4. Data Assessment Process

Assessment systems include several steps, which aim to indicate the severity of hazards in each work activity. Then, the highest hazard is addressed along with proper prevention method. Figure 3 explains the detailed steps to perform the Fatal Four assessment (FFA) process.

4.1. Fatality Data Collection

To develop an assessment database, this study considers a broad expanse of reports on construction accidents to identify the essential hazards in each working activity. Various methods are available for collecting and analyzing the occurrence of accidents, which aim to clarify the cause of an incident based on subjective aspects (such as organizational level, control measures, installation and maintenance, training, and management factors) or objective problems such as environmental issues [42,43]. Fatality reports are available from various sources such as OSHA, Bureau of Labor and Statistics (BLS), and the National Institute for Occupational Safety and Health (NIOSH). NIOSH reports depend on death certificate data, whereas OSHA and BLS gather information related to investigations of all work-related fatalities from employers or the news media. This study chose a database available in the OSHA website, which provided detailed data with characteristics and variables of fatality cases [44]. The input data were retrieved as is from the database included the name of the report, type of accident, time and location, age and employment status of the victim, geographical region, size of job-site, nature of the project, reason for the incident, and recommendation (as illustrated in Table 2).

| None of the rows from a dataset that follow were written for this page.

`config.mk`:
```
export PLATFORM = sky130hd
export DESIGN_NAME = mac_addr_filter
export DESIGN_NICKNAME = d
export VERILOG_FILES = /design/src/rtl/mac_filt_pkg.sv /design/src/rtl/mac_filt_crc.sv /design/src/rtl/mac_filt_table.sv /design/src/rtl/mac_filt_match.sv /design/src/rtl/mac_addr_filter.sv
export SDC_FILE = /design/constraint.sdc
export NUM_CORES = 1
export LEC_CHECK = 0
export BUFFER_PORTS_ARGS = -buffer_cell sky130_fd_sc_hd__buf_4
export CAP_MARGIN = 20
export CORE_UTILIZATION = 60
export DETAILED_ROUTE_END_ITERATION = 10
export PLACE_DENSITY_LB_ADDON = 0.05
export SYNTH_ARGS = -nofsm -noshare
export SYNTH_HDL_FRONTEND = slang
export SYNTH_HIERARCHICAL = 1
export SYNTH_SLANG_ARGS = --single-unit
```
`constraint.sdc`:
```
create_clock -name clk -period 6.2 [get_ports clk]
set_input_delay 0.62 -clock clk [delete_from_list [all_inputs] [get_ports clk]]
set_output_delay 0.62 -clock clk [all_outputs]
set_load 0.03 [all_outputs]
```
`config.mk`:
```
export PLATFORM = sky130hd
export DESIGN_NAME = pulse_filt_latch
export DESIGN_NICKNAME = d
export VERILOG_FILES = /design/src/rtl/pfl_pkg.sv /design/src/rtl/pfl_filter.sv /design/src/rtl/pfl_core.sv /design/src/rtl/pulse_filt_latch.sv
export SDC_FILE = /design/constraint.sdc
export NUM_CORES = 1
export LEC_CHECK = 0
export BUFFER_PORTS_ARGS = -buffer_cell sky130_fd_sc_hd__buf_2
export CORE_MARGIN = 2
export CORE_UTILIZATION = 42
export DETAILED_ROUTE_END_ITERATION = 12
export PLACE_DENSITY = 0.63
export SLEW_MARGIN = 15
export SYNTH_ARGS = -nofsm -noshare
export SYNTH_HDL_FRONTEND = slang
export SYNTH_SLANG_ARGS = --single-unit
```
`constraint.sdc`:
```
create_clock -name clk -period 1.5 [get_ports clk]
set_clock_uncertainty 0.2 [all_clocks]
set_input_delay 0.075 -clock clk [delete_from_list [all_inputs] [get_ports clk]]
set_output_delay 0.075 -clock clk [all_outputs]
set_load 0.1 [all_outputs]
```
`src/rtl/tmr_pkg.sv`:
```
package tmr_pkg;
  // positions inside one control nibble
  localparam int B_EN    = 0;
  localparam int B_SLOW  = 1;
  localparam int B_OVF   = 2;
  localparam int B_PULSE = 3;

  // word inside a counter's 16-byte window
  typedef enum logic [1:0] {
    W_CNT = 2'd0,
    W_RLD = 2'd1,
    W_MA  = 2'd2,
    W_MB  = 2'd3
  } tmr_word_e;
endpackage

```
`src/rtl/tmr_decode.sv`:
```
module tmr_decode
  import tmr_pkg::*;
#(
  parameter int ADDR_W = 12,
  parameter int N_TMR  = 8,
  parameter int IDX_W  = $clog2(N_TMR)
) (
  input  logic [ADDR_W-1:0] addr,
  output logic              hit_ctrl,
  output logic              hit_ctrl2,
  output logic              hit_chan,
  output logic [IDX_W-1:0]  idx,
  output tmr_word_e         word
);
  localparam logic [3:0] CTRL_WIN = 4'd3;
  localparam logic [3:0] LAST_WIN = 4'(N_TMR);

  logic [3:0] win;
  logic [3:0] win_m1;
  logic       aligned;

  assign win     = addr[7:4];
  assign win_m1  = win - 4'd1;
  assign aligned = (addr[1:0] == 2'b00) && (addr[ADDR_W-1:8] == '0);
  assign word    = tmr_word_e'(addr[3:2]);

  always_comb begin
    hit_ctrl  = 1'b0;
    hit_ctrl2 = 1'b0;
    hit_chan  = 1'b0;
    idx       = '0;
    if (aligned) begin
      if (win < CTRL_WIN) begin
        hit_chan = 1'b1;
        idx      = win[IDX_W-1:0];
      end else if (win == CTRL_WIN) begin
        hit_ctrl  = (addr[3:2] == 2'd0);
        hit_ctrl2 = (addr[3:2] == 2'd1);
      end else if (win <= LAST_WIN) begin
        hit_chan = 1'b1;
        idx      = win_m1[IDX_W-1:0];
      end
    end
  end
endmodule

```
`src/rtl/tmr_chan.sv`:
```
module tmr_chan #(
  parameter int CNT_W = 32
) (
  input  logic             clk,
  input  logic             rst_n,
  input  logic             en,
  input  logic             slow,
  input  logic             tick_us,
  input  logic             stop_ld,
  input  logic             wr_cnt,
  input  logic             wr_rld,
  input  logic [CNT_W-1:0] wdata,
  output logic [CNT_W-1:0] cnt_o,
  output logic [CNT_W-1:0] rld_o,
  output logic             irq_o
);
  logic [CNT_W-1:0] cnt_q, cnt_d;
  logic [CNT_W-1:0] rld_q, rld_d;
  logic             lvl_q, lvl_d;
  logic             step;
  logic             upd;

  assign step = en & (slow ? tick_us : 1'b1);
  assign upd  = stop_ld | wr_rld | (wr_cnt & en) | step;

  always_comb begin
    cnt_d = cnt_q;
    rld_d = rld_q;
    lvl_d = lvl_q;
    if (stop_ld) begin
      cnt_d = rld_q;
    end else if (wr_rld) begin
      rld_d = wdata;
      cnt_d = wdata;
    end else if (wr_cnt && en) begin
      cnt_d = wdata;
    end else if (step) begin
      if (cnt_q == '0) begin
        cnt_d = rld_q;
        lvl_d = ~lvl_q;
      end else begin
        cnt_d = cnt_q - CNT_W'(1);
      end
    end
  end

  always_ff @(posedge clk or negedge rst_n) begin
    if (!rst_n) begin
      cnt_q <= '0;
      rld_q <= '0;
      lvl_q <= 1'b0;
    end else if (upd) begin
      cnt_q <= cnt_d;
      rld_q <= rld_d;
      lvl_q <= lvl_d;
    end
  end

  assign cnt_o = cnt_q;
  assign rld_o = rld_q;
  assign irq_o = lvl_q;
endmodule

```
`src/rtl/tmr_bank.sv`:
```
module tmr_bank
  import tmr_pkg::*;
#(
  parameter int N_TMR       = 8,
  parameter int DATA_W      = 32,
  parameter int ADDR_W      = 12,
  parameter int NIB_W       = 4,
  parameter int PULSE_FIRST = 4
) (
  input  logic              clk,
  input  logic              rst_n,
  input  logic              tick_us,
  input  logic              bus_we,
  input  logic [ADDR_W-1:0] bus_addr,
  input  logic [DATA_W-1:0] bus_wdata,
  output logic [DATA_W-1:0] bus_rdata,
  output logic [N_TMR-1:0]  irq
);
  localparam int IDX_W  = $clog2(N_TMR);
  localparam int CTRL_W = N_TMR * NIB_W;

  logic              hit_ctrl, hit_ctrl2, hit_chan;
  logic [IDX_W-1:0]  idx;
  tmr_word_e         word;
  logic [CTRL_W-1:0] ctrl_q, ctrl_d, ctrl_mask;
  logic [DATA_W-1:0] ctrl2_q;
  logic              ctrl_we, ctrl2_we;
  logic [DATA_W-1:0] cnt_a [N_TMR];
  logic [DATA_W-1:0] rld_a [N_TMR];

  tmr_decode #(.ADDR_W(ADDR_W), .N_TMR(N_TMR), .IDX_W(IDX_W)) dec_i (
    .addr     (bus_addr),
    .hit_ctrl (hit_ctrl),
    .hit_ctrl2(hit_ctrl2),
    .hit_chan (hit_chan),
    .idx      (idx),
    .word     (word)
  );

  assign ctrl_we  = bus_we & hit_ctrl;
  assign ctrl2_we = bus_we & hit_ctrl2;
  assign ctrl_d   = bus_wdata[CTRL_W-1:0] & ctrl_mask;

  always_ff @(posedge clk or negedge rst_n) begin
    if (!rst_n) begin
      ctrl_q  <= '0;
      ctrl2_q <= '0;
    end else begin
      if (ctrl_we)  ctrl_q  <= ctrl_d;
      if (ctrl2_we) ctrl2_q <= bus_wdata;
    end
  end

  for (genvar g = 0; g < N_TMR; g++) begin : g_chan
    // pulse capability only from PULSE_FIRST upward
    if (g >= PULSE_FIRST) begin : g_pulse
      assign ctrl_mask[g*NIB_W +: NIB_W] = {NIB_W{1'b1}};
    end else begin : g_nopulse
      assign ctrl_mask[g*NIB_W +: NIB_W] = ~(NIB_W'(1) << B_PULSE);
    end

    logic en_bit, sel_me;
    assign en_bit = ctrl_q[g*NIB_W + B_EN];
    assign sel_me = bus_we & hit_chan & (idx == IDX_W'(g));

    tmr_chan #(.CNT_W(DATA_W)) chan_i (
      .clk    (clk),
      .rst_n  (rst_n),
      .en     (en_bit),
      .slow   (ctrl_q[g*NIB_W + B_SLOW]),
      .tick_us(tick_us),
      .stop_ld(ctrl_we & en_bit & ~bus_wdata[g*NIB_W + B_EN]),
      .wr_cnt (sel_me & (word == W_CNT)),
      .wr_rld (sel_me & (word == W_RLD)),
      .wdata  (bus_wdata),
      .cnt_o  (cnt_a[g]),
      .rld_o  (rld_a[g]),
      .irq_o  (irq[g])
    );
  end

  always_comb begin
    bus_rdata = '0;
    if (hit_ctrl) begin
      bus_rdata = DATA_W'(ctrl_q);
    end else if (hit_ctrl2) begin
      bus_rdata = ctrl2_q;
    end else if (hit_chan) begin
      case (word)
        W_CNT:   bus_rdata = cnt_a[idx];
        W_RLD:   bus_rdata = rld_a[idx];
        default: bus_rdata = '0;
      endcase
    end
  end
endmodule

```
`config.mk`:
```
export PLATFORM = sky130hd
export DESIGN_NAME = tmr_bank
export DESIGN_NICKNAME = d
export VERILOG_FILES = /design/src/rtl/tmr_pkg.sv /design/src/rtl/tmr_decode.sv /design/src/rtl/tmr_chan.sv /design/src/rtl/tmr_bank.sv
export SDC_FILE = /design/constraint.sdc
export NUM_CORES = 2
export LEC_CHECK = 0
export BUFFER_PORTS_ARGS = -buffer_cell sky130_fd_sc_hd__buf_2
export CORE_MARGIN = 5
export CORE_UTILIZATION = 30
export CTS_CLUSTER_DIAMETER = 40
export DETAILED_ROUTE_END_ITERATION = 6
export SLEW_MARGIN = 0
export SYNTH_ARGS = -nofsm -noshare
export SYNTH_HDL_FRONTEND = slang
export SYNTH_SLANG_ARGS = --single-unit
```
`constraint.sdc`:
```
create_clock -name clk -period 4.07 [get_ports clk]
set_clock_uncertainty 0.1 [all_clocks]
set_input_delay 0.814 -clock clk [delete_from_list [all_inputs] [get_ports clk]]
set_output_delay 0.814 -clock clk [all_outputs]
set_load 0.05 [all_outputs]
```
==> summary.md <==
| Metric | Value |
|---|---|
| Initial DRC count | 6098 |
| Seq cells post-synth | 580 |
| WL per Instance | between 30 and 40 um |
| Synthesized area | 37030 um2 |
| Sequential-to-total area share from yosys stat | 0.3919 |
| Avg Vias per Cell | 6.288 |
| Async set or reset register ratio after synthesis | 1.000 |
| Worst Setup Start Kind | input port |
| P_leak | roughly 22 nW |
| Gr busiest metal | met2 |
| Global-route wire length before repair | 298000 um |
| Detailed Route WL | 214900 um |
| Num CTS Buffers | 110 |
| Status | finished, violations left |
| All-Layer GR Usage | 0.3164 |
| Die Area | 130600 um2 |
| Minimum clock period | 4.614 ns |
| Pwr Density | between 400 and 500 nW/um2 |
| HPWL Detailed | 157400 um |
| Root buf cell | clkbuf_16 |
| Max VDD drop | 0.0003472 V |
| Crit Path Max Fanout | 6 |
| Share of cells above drive strength 1 | 0.3077 |
| Max-Slew Margin vs Limit | 0.1774 |
| Final setup fails | 32 |
| Vias in the first global route | 37360 |
| Hold Violations, Final | 9 |
| Synth top area share | 0.3919 |
| Initial antenna violation count | 18 |
| Actual slew at the worst max-slew pin | roughly 1.2 ns |
| Area Growth Syn to Fin | 34.25% |
| M3 GR Usage | 0.1036 |
| Slew Limit Fails | 0 |
| FF/Latch Area | 14510 um2 |
| Syn Area/Cell | 8.695 um2 |
| Routed vias | about 40000 |
| # H-tree levels | 3 |
| Setup WS post-layout | -0.5444 ns |
| Arrival time worst endpoint | between 3 and 4 ns |
| Drt first pass iters | 6 |
| Failing checks | negative hold slack, negative setup slack |
| Fmax | 0.2167 GHz |
| Met1 usage | 0.4387 |
| Syn_nets | around 4300 |
| Gpl congestion | 1.081 |
| Die W | 361.3 um |
| Most area-consuming cells after synthesis | dfrtp_1, mux2_2, nand2_1 |
| Boundary Pins | 88 |
| Fillers | 12130 |
| Worst hold-check path type | input port to asynchronous set/reset pin |
| WHS | -0.007151 ns |
| Post-Synthesis Cells | roughly 4300 |
| TNS Setup | -11.56 ns |
| Clk buf depth | 3 |
| Core area | 123200 um2 |
| WP data required | 3.16 ns |
| Largest net degree at the start of global routing | 76 |
| Clk_lat worst skew | between 0.7 and 0.8 ns |
| PortBufs | 87 |
| GR Util met2 | 0.4407 |
| CTS tree | done |
| Top post-synthesis cells by count | dfrtp_1, nand2_1, nor2_1, mux2_2, clkbuf_1 |
| CTS Sinks | 580 |
| Post-synth top area cell | dfrtp_1 |
| Max-cap viol count | 0 |
| Synth warnings | 0 |
| # nets final | 4685 |
| Post-synth EDFFs | 0 |
| Area of the multi-input gates | 22680 um2 |
| Site Rows | 129 |
| Cell with the most instances after synthesis | dfrtp_1 |
| Kind of critical path | input port to primary output |
| Period utilization | 1.134 |
| Place WS | -0.8867 ns |
| Count of cell types in the netlist | 93 |
| Clock slew at reported path FFs | around 0.06 ns |
| Routed Antenna Nets | 0 |
| Die H | between 300 and 400 um |
| GR Overflow Total | 0 |
| RSZ-0062 raised after global routing | true |
| Ys flop type | dfrtp_1 |
| Effective utilization at floorplan | 0.3007 |
| Critical path endpoint category | primary output |
| DRC | 0 |
## timing repair
| action | 4_1_cts | 5_1_grt |
|---|---|---|
| pin swaps | 74 | 57 |
| hold buffers | 0 | 0 |
| setup endpoints to repair | 32 | 32 |
| cloned | 9 | 7 |
| setup buffers | 31 | 19 |
| gates resized for setup | 320 | 140 |
## registers in the layout (all words and copies together) (netlist names)
register and cells:
ctrl2_q 32, ctrl_q 28, g_chan.chan_i.cnt_o 256, g_chan.chan_i.irq_o 8
g_chan.chan_i.rld_o 256
## layout make-up
type | count | share of cell area
clock buffer | 122 | 0.05771
multi-input combinational | 3251 | 0.4563
antenna | 10 | 0.0005033
clock inverter | 87 | 0.02449
timing repair buffer | 634 | 0.1245
sequential | 580 | 0.2919
inverter | 42 | 0.003372
tap | 1637 | 0.04120
## stage by stage
| step | instances | power (mW) | util | area (um2) |
|---|---|---|---|---|
| after floorplan | 4259 | 8.220 | - | 37350 |
| after global placement | 6097 | 9.626 | 0.3473 | 42770 |
| after detailed placement | 6097 | 9.658 | 0.3473 | 42770 |
| after CTS | 6338 | 20.01 | 0.3959 | 48750 |
| after global routing | 6354 | 20.74 | 0.4035 | 49690 |
| final | 6363 | 20.17 | 0.4037 | 49720 |
## layer usage
layer	up-vias	wire, um
met1	20080	87760
met5	-	58
met3	579	28240
met4	10	11980
li1	16570	-
met2	2769	86810
## critical path: stages
cell and delay (ns):
buf_12 0.09, inv_8 0.03, ha_4 0.23, or4bb_4 0.59, and3_4 0.26, buf_6 0.17, buf_12 0.13, mux2i_4 0.20
nor3_2 0.20, nor4_1 0.09, o211ai_1 0.55, buf_4 0.32
## report_power, final
group          internal, mW  switching, mW
Sequential             5.95          0.511
Clock                  6.48           3.70
Combinational          1.35           2.18
Total                  13.8           6.40
## cells by family after synthesis
| logic type | synth area share |
|---|---|
| AND/OR/NAND/NOR | 0.1992 |
| multiplexers | 0.1052 |
| XOR/XNOR | 0.04636 |
| flip-flops | 0.3919 |
| adder cells (fa/ha/maj) | 0.006082 |
| buffers and inverters | 0.04670 |
| AO/OA/AOI/OAI | 0.2046 |
## cells in the final DEF, fill, tap and decap left out, types with 49 or more instances in the layout
cell type | netlist | final
dfrtp_1 | 580 | 580
nand2_1 | 522 | 511
buf_4 | 11 | 420
nor2_1 | 379 | 361
mux2_2 | 313 | 306
a21oi_1 | 242 | 219
o21ai_0 | 217 | 184
nor3_1 | 145 | 135
nand3_1 | 132 | 123
clkbuf_16 | 0 | 117
xnor2_1 | 103 | 103
o22ai_1 | 122 | 98
xor2_1 | 93 | 93
a31oi_1 | 96 | 76
buf_12 | 0 | 73
nor4_1 | 68 | 67
o211ai_1 | 64 | 64
nand4_1 | 54 | 54
buf_2 | 47 | 53
a22oi_1 | 51 | 50
buf_6 | 2 | 49
## path summary, 6_finish.rpt
path	start	cells past startpoint	slack (ns)	end
min	rst_n	1	-0.007	g_chan[1].chan_i.cnt_o[14]
min in group clk	g_chan[2].chan_i.irq_o	1	0.36	g_chan[2].chan_i.irq_o
min reg2reg	g_chan[2].chan_i.irq_o	1	0.36	g_chan[2].chan_i.irq_o
max in group asynchronous	rst_n	2	2.68	g_chan[7].chan_i.rld_o[3]
max reg2reg	g_chan[0].chan_i.cnt_o[7]	7	0.47	g_chan[0].chan_i.cnt_o[16]
max	bus_addr[5]	12	-0.54	bus_rdata[22]
Power figures use the tool's default switching activity.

4.2. Theoretical Analysis of Fatal-Four-Related Hazards

Hazard identification and assessment play a crucial role in the OHS program. Failure to recognize hazards is one of the root causes of injuries, accidents, and incidents in the construction site. Therefore, this data analysis step aimed at indicating the main potential hazards in work sequences to prevent future occurrences of accidents. By thoroughly investigating the accidents and fatality reports, we can assess and determine essential hazards that might potentially happens for each activity. The activity-based assessment was conducted by evaluating the severity of the potential hazard outcome and prioritizing the hazards. This process includes two steps:
  • Fatal Four Ratio: From OSHA data reports, the percentage of fatality cases corresponding to each Fatal-four type (i.e., falls, struck by, electrocutions, and caught-in between) is determined for each construction activity.
  • Essential Hazards Assessment: The essential hazard is a type of Fatal Four that has high possibility to happen. It is determined by Fatal Four type that has highest percentage from the Fatal Four ratio.
In the database development step, a database that includes the recommended TSFs is developed corresponding to hazard scenarios assessment. After obtaining the essential hazards for each activity from previous step, related TSFs is recommended based on the hazard scenarios according to OSHA regulations [45]. The criteria to classify what kind of TSFs in relation to Fatal-Four-related hazards were presented in Table 3. For an example, in roof coatings activity, after analyzing the OSHA reports data, it is observed that Falls is the Fatal Four type that has highest percentage of occurrence. Hence, it is an essential hazard. If it is happen in wall openings scenarios, the guard railing is recommended for safety protection.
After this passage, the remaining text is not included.